Translating the Iroha Karuta 9.2: Good Medicine Tastes Bitter

In my last blog post about the Iroha Karuta I talked about one of the proverbs that is used to illustrate the 9th card in the series, which is “Ri,” (り) the ninth hiragana in the traditional hiragana syllabary. That proverb was,

“Richigi mono no ko dakusan.”

An honest person has many children.

However, the selected proverb for any given syllable often varies from deck to deck. The syllable “Ri” (り) is one of those cases, so in this post I will show you another “kotowaza” (proverb) that is commonly used for the ninth hiragana syllable. It goes like this:

Kotowaza 9: “Ryou-yaku kuchi ni nigashi.”

And here it is in Japanese:

良薬口に苦し

We can break it down into three parts:

  1. 良薬 = ょうやく (hiragana) = ryou + yaku = “good” + “medicine”
  2. 口に = くちに (hiragana) = kuchi ni = “mouth” + “in”
  3. 苦し = にがし (hiragana) = “nigashi” = “bitter”

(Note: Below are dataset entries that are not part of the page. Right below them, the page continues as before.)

<file path="src/althea_consts.svh">
// althea register core constants
// bus geometry, beat counts, pipeline depths and the playback range
`ifndef ALTHEA_CONSTS_SVH
`define ALTHEA_CONSTS_SVH

// ------------------------------
// host bus
`define BUS_WIDTH    8    // parallel host bus
`define ADDR_BEATS   2    // bytes per address word
`define DATA_BEATS   4    // bytes per data word

// ------------------------------
// memory
`define ADDR_DEPTH   14   // word address bits

// ------------------------------
// pipelines
`define SYNC_STAGES  3    // input sampling depth
`define ACK_DELAY    4    // internal ack to ack_valid

// ------------------------------
// playback
`define PLAYBACK_END 64   // wrap point in bytes
`define SYNC_DELAY   3    // wrap to scope trigger

`endif
</file>
<file path="src/althea_pkg.sv">
// althea register core types
// vector widths with a meaning and the word collector state

`include "althea_consts.svh"

package althea_pkg;

	typedef logic [`BUS_WIDTH-1:0] bus_byte_t;
	typedef logic [`ADDR_DEPTH-1:0] word_addr_t;
	typedef logic [`DATA_BEATS*`BUS_WIDTH-1:0] data_word_t;

	// word address plus byte lane
	typedef logic [`ADDR_DEPTH+$clog2(`DATA_BEATS)-1:0] byte_addr_t;

	typedef logic [15:0] error_count_t;

	// one per collector (address, write, read)
	typedef enum logic [1:0] {
		beat_idle,      // waiting for an active phase
		beat_taken,     // byte handled this beat
		beat_complete   // last beat done, word finishing
	} beat_state_t;

endpackage

</file>
<file path="src/bus_protocol.sv">
// host bus protocol engine
// collects address and data beats into words, serves read bytes,
// auto-increments the word address and counts abandoned words
`timescale 1ns/1ps

`include "althea_consts.svh"

module bus_protocol
	import althea_pkg::*;
(
	input  logic         clock,
	input  logic         reset125,
	input  logic         active,
	input  logic         idle,
	input  logic         read_level,
	input  logic         write_data_level,
	input  logic         write_addr_level,
	input  bus_byte_t    sampled_byte,
	input  data_word_t   read_word,
	output word_addr_t   word_addr,
	output data_word_t   write_word,
	output logic         write_strobe,
	output bus_byte_t    bus_out,
	output logic         ack_valid,
	output error_count_t error_count
);
	localparam int addr_index_w = $clog2(`ADDR_BEATS);
	localparam int data_index_w = $clog2(`DATA_BEATS);
	localparam logic [addr_index_w-1:0] addr_first = addr_index_w'(`ADDR_BEATS - 1);
	localparam logic [data_index_w-1:0] data_first = data_index_w'(`DATA_BEATS - 1);

	beat_state_t addr_state;
	beat_state_t write_state;
	beat_state_t read_state;
	logic [addr_index_w-1:0] addr_index;   // counts down, msb first
	logic [data_index_w-1:0] write_index;
	logic [data_index_w-1:0] read_index;
	logic [`ADDR_BEATS*`BUS_WIDTH-1:0] addr_bytes;
	logic take_addr;
	logic take_write;
	logic take_read;
	logic addr_busy;
	logic write_busy;
	logic read_busy;
	logic drop_addr;
	logic drop_write;
	logic drop_read;
	logic [1:0] drop_count;
	logic ack_now;
	logic [`ACK_DELAY-1:0] ack_pipe;

	// ------------------------------
	// beat decode

	assign take_addr  = active && write_addr_level && addr_state == beat_idle;
	assign take_write = active && write_data_level && write_state == beat_idle;
	assign take_read  = active && read_level && read_state == beat_idle;

	assign addr_busy  = addr_state != beat_idle;
	assign write_busy = write_state != beat_idle;
	assign read_busy  = read_state != beat_idle;

	// partial word left behind while another kind of beat runs
	assign drop_addr  = !addr_busy && addr_index != addr_first && (write_busy || read_busy);
	assign drop_write = !write_busy && write_index != data_first && (addr_busy || read_busy);
	assign drop_read  = !read_busy && read_index != data_first && (addr_busy || write_busy);
	assign drop_count = 2'(drop_addr) + 2'(drop_write) + 2'(drop_read);

	// ------------------------------
	// collectors

	always_ff @(posedge clock) begin
		if (reset125) begin
			addr_state   <= beat_idle;
			write_state  <= beat_idle;
			read_state   <= beat_idle;
			addr_index   <= addr_first;
			write_index  <= data_first;
			read_index   <= data_first;
			word_addr    <= '0;
			write_strobe <= 1'b0;
			bus_out      <= '0;
			error_count  <= '0;
		end else begin
			write_strobe <= 1'b0;
			if (active) begin
				if (take_addr) addr_state <= beat_taken;
				if (take_write) write_state <= beat_taken;
				if (take_read) begin
					read_state <= beat_taken;
					bus_out    <= read_word[read_index*`BUS_WIDTH +: `BUS_WIDTH];
				end
			end else if (idle) begin
				error_count <= error_count + error_count_t'(drop_count);

				if (drop_addr || addr_state == beat_complete) begin
					addr_state <= beat_idle;
					addr_index <= addr_first;
				end else if (addr_state == beat_taken) begin
					if (addr_index == '0) addr_state <= beat_complete;
					else begin
						addr_state <= beat_idle;
						addr_index <= addr_index - 1'b1;
					end
				end

				if (drop_write || write_state == beat_complete) begin
					write_state <= beat_idle;
					write_index <= data_first;
				end else if (write_state == beat_taken) begin
					if (write_index == '0) begin
						write_state  <= beat_complete;
						write_strobe <= 1'b1;   // still at the old address
					end else begin
						write_state <= beat_idle;
						write_index <= write_index - 1'b1;
					end
				end

				if (drop_read || read_state == beat_complete) begin
					read_state <= beat_idle;
					read_index <= data_first;
				end else if (read_state == beat_taken) begin
					if (read_index == '0) read_state <= beat_complete;
					else begin
						read_state <= beat_idle;
						read_index <= read_index - 1'b1;
					end
				end

				// address load wins over the auto-increment
				if (addr_state == beat_complete) begin
					word_addr <= addr_bytes[`ADDR_DEPTH-1:0];
				end else if (write_state == beat_complete || read_state == beat_complete) begin
					word_addr <= word_addr + 1'b1;
				end
			end
		end
	end

	// byte lanes of the words being assembled
	always_ff @(posedge clock) begin
		if (take_addr) addr_bytes[addr_index*`BUS_WIDTH +: `BUS_WIDTH] <= sampled_byte;
		if (take_write) write_word[write_index*`BUS_WIDTH +: `BUS_WIDTH] <= sampled_byte;
	end

	// ------------------------------
	// acknowledge delay line

	assign ack_now = active && (read_level || write_data_level || write_addr_level);

	always_ff @(posedge clock) begin
		if (reset125) ack_pipe <= '0;
		else ack_pipe <= {ack_pipe[`ACK_DELAY-2:0], ack_now};
	end

	assign ack_valid = ack_pipe[`ACK_DELAY-1];

endmodule

</file>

From that we can build up our translation starting at the most bare and literal version:

Good medicine, in the mouth, bitter.

To turn “good medicine, in the mouth, bitter” into a sentence that respects the concision of the original Japanese and keeps each element in its place, I agree with those versions that replace “in the mouth” with the verb, “taste”:

Good medicine / tastes / bitter.

That’s it! Nice and easy: Good medicine tastes bitter.

The translation that Michael L. Maynard came up with for his book, 101 Japanese Idioms seems far too wordy:

Good medicine tastes bitter in the mouth.

M.L. Maynard, 101 Japanese Idioms

I guess he wanted to keep the literal translation of “kuchi ni” (“in the mouth”) and ended up with a redundancy, “tastes … in the mouth” – where else but in the mouth does the sense of taste operate?

Margaret Thatcher’s “Medicine”

This particular kotowaza reminds me of a famous quotation by the Iron Lady, Margaret Thatcher, who used the medicine metaphor to defend her government’s program of public spending cuts in the 1980s:

Gentlemen, if we don’t cut spending we will be bankrupt. Yes, the medicine is harsh, but the patient requires it in order to live. Should we withhold the medicine? No. We are not wrong. We did not seek election and win in order to manage the decline of a great nation.

Margaret Thatcher

Today the UK national debt is much bigger than it was in her day, and is now bigger than the UK’s annual GDP. If ever any medicine is applied, it would have to be very bitter indeed.